Dr. Abi Fapohunda is an instructor in the Department of Africana Studies as well as a trained epidemiologist and health educator with a focus on research in health equity, health in the African diaspora, and effectiveness of community-based public health initiatives. Over the next two years, aided by the GAP fellowship, Dr. Fapohunda has partnered with faculty at the University of Pittsburgh, the University of Pittsburgh at Johnstown, and Babcock University in Lagos, Nigeria in order to collect and share information regarding breast and cervical cancer awareness in underserved communities through the Global TEACH Project. Public health students, supported by this interdisciplinary group of faculty, will work to create a bridge between two specific communities of women: “hard-to-reach" women in Appalachia and the “invisible” women in Lagos, Nigeria. Dr. Fapohunda’s work will facilitate global partnership and additionally, help Pitt build a sustainable relationship with the Lakeshore Cancer Center in Lagos. 

Past GAP Fellows

Dr. Caitlin Bruce, Assistant Professor of Communications, has been awarded a Global Academic Partnership (GAP) grant for her project Global Creative Cities: Exploring Transnational Youth and Graffiti Cultures. Over the next two years, Dr. Bruce will be organizing a series of events (talks, workshops, and art production events) to develop an international dialogue around the themes of creative cities, youth, and graffiti practice within a global frame. Since the 1980s, graffiti has been a global phenomenon activated by transnational circuits of youth collectives. More recently, street art as an image-driven form of urban art has been yoked to city development projects as part of global adoption and localization of creative cities discourse. At a local, regional, national, and international level, street art and murals have been used for civic engagement, graffiti abatement, self-determination, beautification, and for urban redevelopment. There is a wave of exciting scholarship about the relationship between youth cultures, governmental apparatus, the culture industry, and activism. The constellation of graffiti, creative cities, and youth connect in specific cities across the globe, but there has been no sustained comparative work thinking these categories together. 

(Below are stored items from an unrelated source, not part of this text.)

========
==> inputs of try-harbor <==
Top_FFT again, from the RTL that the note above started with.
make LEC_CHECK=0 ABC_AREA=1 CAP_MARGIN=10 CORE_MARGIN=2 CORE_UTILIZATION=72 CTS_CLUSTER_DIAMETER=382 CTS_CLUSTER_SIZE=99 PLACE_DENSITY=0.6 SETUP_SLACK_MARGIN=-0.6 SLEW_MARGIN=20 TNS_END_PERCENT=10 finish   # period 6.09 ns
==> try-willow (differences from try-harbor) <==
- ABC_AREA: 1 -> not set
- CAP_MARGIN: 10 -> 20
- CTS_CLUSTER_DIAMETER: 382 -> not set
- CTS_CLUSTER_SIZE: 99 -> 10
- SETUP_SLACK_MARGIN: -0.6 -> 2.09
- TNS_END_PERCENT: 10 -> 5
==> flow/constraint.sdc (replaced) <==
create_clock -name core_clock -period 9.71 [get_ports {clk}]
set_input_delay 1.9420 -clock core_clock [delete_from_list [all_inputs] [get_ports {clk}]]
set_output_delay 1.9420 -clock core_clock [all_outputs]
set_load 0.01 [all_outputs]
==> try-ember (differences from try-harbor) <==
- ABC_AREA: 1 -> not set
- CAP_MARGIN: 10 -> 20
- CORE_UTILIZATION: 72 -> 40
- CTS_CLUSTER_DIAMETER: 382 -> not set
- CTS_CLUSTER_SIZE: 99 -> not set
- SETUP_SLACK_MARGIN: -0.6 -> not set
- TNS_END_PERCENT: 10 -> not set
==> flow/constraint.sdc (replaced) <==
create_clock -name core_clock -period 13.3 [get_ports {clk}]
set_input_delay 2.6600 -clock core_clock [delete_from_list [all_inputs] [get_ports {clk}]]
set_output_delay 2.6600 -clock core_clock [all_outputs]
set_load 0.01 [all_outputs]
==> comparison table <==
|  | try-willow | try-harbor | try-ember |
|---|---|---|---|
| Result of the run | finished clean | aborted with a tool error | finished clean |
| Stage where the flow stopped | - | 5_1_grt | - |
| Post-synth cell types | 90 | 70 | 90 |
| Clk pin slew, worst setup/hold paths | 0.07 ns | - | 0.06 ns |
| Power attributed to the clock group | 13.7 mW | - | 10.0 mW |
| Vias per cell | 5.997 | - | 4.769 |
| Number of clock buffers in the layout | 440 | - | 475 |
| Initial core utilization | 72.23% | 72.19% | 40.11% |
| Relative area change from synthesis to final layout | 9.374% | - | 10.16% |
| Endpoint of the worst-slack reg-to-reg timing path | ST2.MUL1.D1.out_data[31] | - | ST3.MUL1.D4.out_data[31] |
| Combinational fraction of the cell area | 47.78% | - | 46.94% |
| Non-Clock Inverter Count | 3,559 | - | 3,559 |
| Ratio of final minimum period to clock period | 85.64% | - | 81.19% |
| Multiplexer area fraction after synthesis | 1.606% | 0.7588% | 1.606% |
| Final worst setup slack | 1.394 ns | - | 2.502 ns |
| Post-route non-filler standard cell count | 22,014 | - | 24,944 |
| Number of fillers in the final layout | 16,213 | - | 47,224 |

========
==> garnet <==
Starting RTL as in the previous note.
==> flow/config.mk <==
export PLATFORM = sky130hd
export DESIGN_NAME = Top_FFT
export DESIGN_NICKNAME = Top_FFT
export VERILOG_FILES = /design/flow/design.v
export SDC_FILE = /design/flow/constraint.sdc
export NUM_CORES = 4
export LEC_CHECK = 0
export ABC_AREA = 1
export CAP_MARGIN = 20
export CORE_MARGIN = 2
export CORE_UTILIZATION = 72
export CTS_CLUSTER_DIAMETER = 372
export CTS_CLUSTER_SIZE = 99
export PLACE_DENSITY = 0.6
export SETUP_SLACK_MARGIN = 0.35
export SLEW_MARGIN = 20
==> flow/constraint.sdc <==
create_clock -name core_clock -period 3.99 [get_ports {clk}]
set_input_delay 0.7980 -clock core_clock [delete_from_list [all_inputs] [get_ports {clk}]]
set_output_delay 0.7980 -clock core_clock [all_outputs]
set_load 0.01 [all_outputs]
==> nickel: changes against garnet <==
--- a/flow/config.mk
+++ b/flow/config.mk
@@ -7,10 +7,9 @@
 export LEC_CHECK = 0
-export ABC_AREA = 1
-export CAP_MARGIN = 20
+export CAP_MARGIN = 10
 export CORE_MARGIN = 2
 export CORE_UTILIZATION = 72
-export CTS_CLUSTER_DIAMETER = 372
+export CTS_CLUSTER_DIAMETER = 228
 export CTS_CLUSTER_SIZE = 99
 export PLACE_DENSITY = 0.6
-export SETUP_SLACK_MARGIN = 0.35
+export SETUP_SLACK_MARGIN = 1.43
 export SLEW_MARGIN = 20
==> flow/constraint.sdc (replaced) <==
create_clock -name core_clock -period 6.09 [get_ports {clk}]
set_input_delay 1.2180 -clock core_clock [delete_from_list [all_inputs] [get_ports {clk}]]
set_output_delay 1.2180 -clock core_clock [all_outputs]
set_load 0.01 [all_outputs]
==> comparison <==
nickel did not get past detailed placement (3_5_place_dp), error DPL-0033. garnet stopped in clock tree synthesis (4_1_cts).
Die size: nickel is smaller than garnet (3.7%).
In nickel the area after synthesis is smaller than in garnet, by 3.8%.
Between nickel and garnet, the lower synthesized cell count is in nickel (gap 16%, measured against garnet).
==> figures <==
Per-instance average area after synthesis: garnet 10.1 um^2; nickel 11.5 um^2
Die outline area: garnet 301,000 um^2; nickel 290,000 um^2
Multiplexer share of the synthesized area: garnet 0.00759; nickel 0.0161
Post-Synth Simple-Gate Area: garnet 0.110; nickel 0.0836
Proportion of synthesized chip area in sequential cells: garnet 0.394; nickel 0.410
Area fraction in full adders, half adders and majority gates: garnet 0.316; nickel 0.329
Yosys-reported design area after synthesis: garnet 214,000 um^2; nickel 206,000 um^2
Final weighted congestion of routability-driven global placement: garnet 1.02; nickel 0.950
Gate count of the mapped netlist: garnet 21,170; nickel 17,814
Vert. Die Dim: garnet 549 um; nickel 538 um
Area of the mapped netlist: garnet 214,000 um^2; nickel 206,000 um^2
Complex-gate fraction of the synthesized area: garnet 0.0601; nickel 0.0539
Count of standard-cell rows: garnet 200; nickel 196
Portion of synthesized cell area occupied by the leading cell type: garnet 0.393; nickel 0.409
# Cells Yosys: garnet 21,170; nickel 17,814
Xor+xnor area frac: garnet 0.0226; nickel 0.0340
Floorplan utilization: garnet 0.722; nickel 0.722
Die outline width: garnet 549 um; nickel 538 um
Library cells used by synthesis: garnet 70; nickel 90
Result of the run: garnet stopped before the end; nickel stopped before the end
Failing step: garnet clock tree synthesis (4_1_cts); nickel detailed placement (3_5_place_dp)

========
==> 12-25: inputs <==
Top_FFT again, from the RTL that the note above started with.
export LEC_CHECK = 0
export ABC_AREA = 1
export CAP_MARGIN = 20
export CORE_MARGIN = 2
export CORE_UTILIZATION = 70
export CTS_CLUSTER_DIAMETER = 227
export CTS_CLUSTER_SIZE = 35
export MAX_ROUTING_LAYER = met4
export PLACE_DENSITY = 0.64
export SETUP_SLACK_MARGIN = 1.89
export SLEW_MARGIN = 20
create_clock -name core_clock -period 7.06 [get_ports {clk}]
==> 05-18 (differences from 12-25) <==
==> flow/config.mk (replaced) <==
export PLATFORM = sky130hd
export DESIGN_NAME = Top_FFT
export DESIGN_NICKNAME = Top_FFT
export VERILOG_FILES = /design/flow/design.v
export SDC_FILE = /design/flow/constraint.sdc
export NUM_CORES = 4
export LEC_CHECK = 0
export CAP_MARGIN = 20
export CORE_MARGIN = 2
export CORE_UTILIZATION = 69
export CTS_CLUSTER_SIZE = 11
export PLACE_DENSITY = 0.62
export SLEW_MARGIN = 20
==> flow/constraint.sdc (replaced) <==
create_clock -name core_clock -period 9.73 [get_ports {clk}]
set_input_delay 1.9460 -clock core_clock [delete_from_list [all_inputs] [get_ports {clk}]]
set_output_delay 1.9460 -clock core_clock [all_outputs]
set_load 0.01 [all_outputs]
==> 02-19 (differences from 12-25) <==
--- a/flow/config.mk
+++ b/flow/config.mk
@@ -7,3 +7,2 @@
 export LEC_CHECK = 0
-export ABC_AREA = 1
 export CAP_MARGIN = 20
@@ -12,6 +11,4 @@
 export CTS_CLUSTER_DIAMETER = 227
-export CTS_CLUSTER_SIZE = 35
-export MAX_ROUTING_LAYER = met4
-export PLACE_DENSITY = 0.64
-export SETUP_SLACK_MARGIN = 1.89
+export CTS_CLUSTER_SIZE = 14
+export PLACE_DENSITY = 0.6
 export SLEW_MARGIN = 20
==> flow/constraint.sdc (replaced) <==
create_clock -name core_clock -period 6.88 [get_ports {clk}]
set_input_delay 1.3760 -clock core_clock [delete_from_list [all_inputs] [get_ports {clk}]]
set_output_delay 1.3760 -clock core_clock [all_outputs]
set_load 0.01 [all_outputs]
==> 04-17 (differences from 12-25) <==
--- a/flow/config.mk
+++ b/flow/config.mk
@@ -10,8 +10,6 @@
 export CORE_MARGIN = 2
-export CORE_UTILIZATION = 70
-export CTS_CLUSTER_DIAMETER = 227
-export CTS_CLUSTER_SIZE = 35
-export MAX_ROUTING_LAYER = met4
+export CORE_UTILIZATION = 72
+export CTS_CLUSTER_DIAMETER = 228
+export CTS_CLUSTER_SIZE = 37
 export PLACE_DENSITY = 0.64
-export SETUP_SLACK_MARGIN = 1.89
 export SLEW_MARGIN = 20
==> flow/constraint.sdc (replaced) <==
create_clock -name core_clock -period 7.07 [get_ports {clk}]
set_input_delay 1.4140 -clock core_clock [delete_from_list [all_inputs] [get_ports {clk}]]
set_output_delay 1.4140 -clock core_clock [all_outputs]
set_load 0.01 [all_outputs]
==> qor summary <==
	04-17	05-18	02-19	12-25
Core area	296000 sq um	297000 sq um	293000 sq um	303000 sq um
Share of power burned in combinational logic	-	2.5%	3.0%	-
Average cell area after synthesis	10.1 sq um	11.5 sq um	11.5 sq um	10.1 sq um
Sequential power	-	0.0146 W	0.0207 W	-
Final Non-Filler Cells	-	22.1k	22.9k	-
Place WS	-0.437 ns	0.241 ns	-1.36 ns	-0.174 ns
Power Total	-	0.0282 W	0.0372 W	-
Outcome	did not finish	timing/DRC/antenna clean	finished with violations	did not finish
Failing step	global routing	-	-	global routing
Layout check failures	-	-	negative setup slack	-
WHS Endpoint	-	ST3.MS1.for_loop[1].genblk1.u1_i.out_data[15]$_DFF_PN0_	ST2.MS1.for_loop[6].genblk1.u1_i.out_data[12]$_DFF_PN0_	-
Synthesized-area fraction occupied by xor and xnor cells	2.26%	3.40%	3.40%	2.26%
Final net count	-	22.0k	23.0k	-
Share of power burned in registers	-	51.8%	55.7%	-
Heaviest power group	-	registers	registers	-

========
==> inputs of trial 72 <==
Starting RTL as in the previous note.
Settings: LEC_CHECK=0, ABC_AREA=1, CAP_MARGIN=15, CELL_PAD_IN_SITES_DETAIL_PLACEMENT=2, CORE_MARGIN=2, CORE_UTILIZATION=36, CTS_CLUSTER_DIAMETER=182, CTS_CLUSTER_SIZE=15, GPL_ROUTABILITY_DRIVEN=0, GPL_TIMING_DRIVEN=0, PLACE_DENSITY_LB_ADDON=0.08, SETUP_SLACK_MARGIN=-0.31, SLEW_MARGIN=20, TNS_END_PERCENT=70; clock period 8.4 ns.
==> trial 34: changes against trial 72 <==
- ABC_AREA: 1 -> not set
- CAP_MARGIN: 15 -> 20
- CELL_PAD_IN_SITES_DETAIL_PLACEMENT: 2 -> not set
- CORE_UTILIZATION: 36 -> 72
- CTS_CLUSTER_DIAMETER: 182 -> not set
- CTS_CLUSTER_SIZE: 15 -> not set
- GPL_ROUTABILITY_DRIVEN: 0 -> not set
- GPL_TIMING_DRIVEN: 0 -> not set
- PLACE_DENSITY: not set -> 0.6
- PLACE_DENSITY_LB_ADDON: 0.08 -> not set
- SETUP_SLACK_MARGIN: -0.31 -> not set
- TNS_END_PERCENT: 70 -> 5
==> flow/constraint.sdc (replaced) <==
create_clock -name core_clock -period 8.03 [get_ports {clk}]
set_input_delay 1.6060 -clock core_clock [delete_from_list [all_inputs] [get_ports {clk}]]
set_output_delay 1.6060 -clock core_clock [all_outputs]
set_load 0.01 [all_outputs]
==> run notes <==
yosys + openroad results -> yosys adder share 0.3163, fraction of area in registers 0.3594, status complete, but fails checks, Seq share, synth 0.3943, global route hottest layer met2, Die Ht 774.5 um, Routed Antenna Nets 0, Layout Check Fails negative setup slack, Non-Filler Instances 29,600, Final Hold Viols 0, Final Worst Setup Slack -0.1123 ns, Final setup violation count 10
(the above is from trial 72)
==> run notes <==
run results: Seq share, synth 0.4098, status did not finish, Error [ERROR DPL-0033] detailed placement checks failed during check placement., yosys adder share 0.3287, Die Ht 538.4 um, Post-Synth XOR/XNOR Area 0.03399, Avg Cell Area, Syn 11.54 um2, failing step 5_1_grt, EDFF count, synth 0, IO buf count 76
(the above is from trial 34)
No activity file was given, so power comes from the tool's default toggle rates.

GAP Fellow, Assistant Professor
Adam Lowenstein works on issues relating to the cinema as a mode of historical, cultural, and aesthetic confrontation. His teaching and research link these issues to the relays between genre films and art films, cinema and digital media, the politics of spectatorship, and the construction of national cinemas (with particular attention to American, Australian, British, Canadian, French, Israeli, Italian, and Japanese cases). His areas of interest range from surrealism to trauma studies to Frankfurt School film and cultural theory. He is especially invested in horror studies and is the Director of Pitt’s Horror Studies Working Group as well as a board member of the George A. Romero Foundation. He played a central role in the acquisition of the George A. Romero Collection for Pitt’s Horror Studies Archive, an initiative that continues to grow through the University Library System’s Department of Archives and Special Collections. As GAP Fellow Dr. Lowenstein will work with colleagues to diversify and globalize the Horror Studies Archive recently created by Pitt's University Library System. The Global Horror Studies Archival and Research Network will be the first of its kind. Horror is a truly global vocabulary. Each nation has its own historically- and culturally- specific inflections regarding horror, but nearly every country in the world has an artistic horror tradition of some kind that is recognizable through the lens of the others, and all are shaped by transnational influences and global developments. To learn more and attend a virtual Global Horror Studios Session click here!  
Professor
As the Posvar Chair for International Security Studies and Director of the Matthew B. Ridgway Center, Williams conducts several student working groups, including the Russian Contract Killer Database which has compiled extensive evidence on Russian contract killings since the 1990s. Aside from his extensive consulting work for organizations like the United Nations and the CIA, he has also given Congressional testimony on organized crime.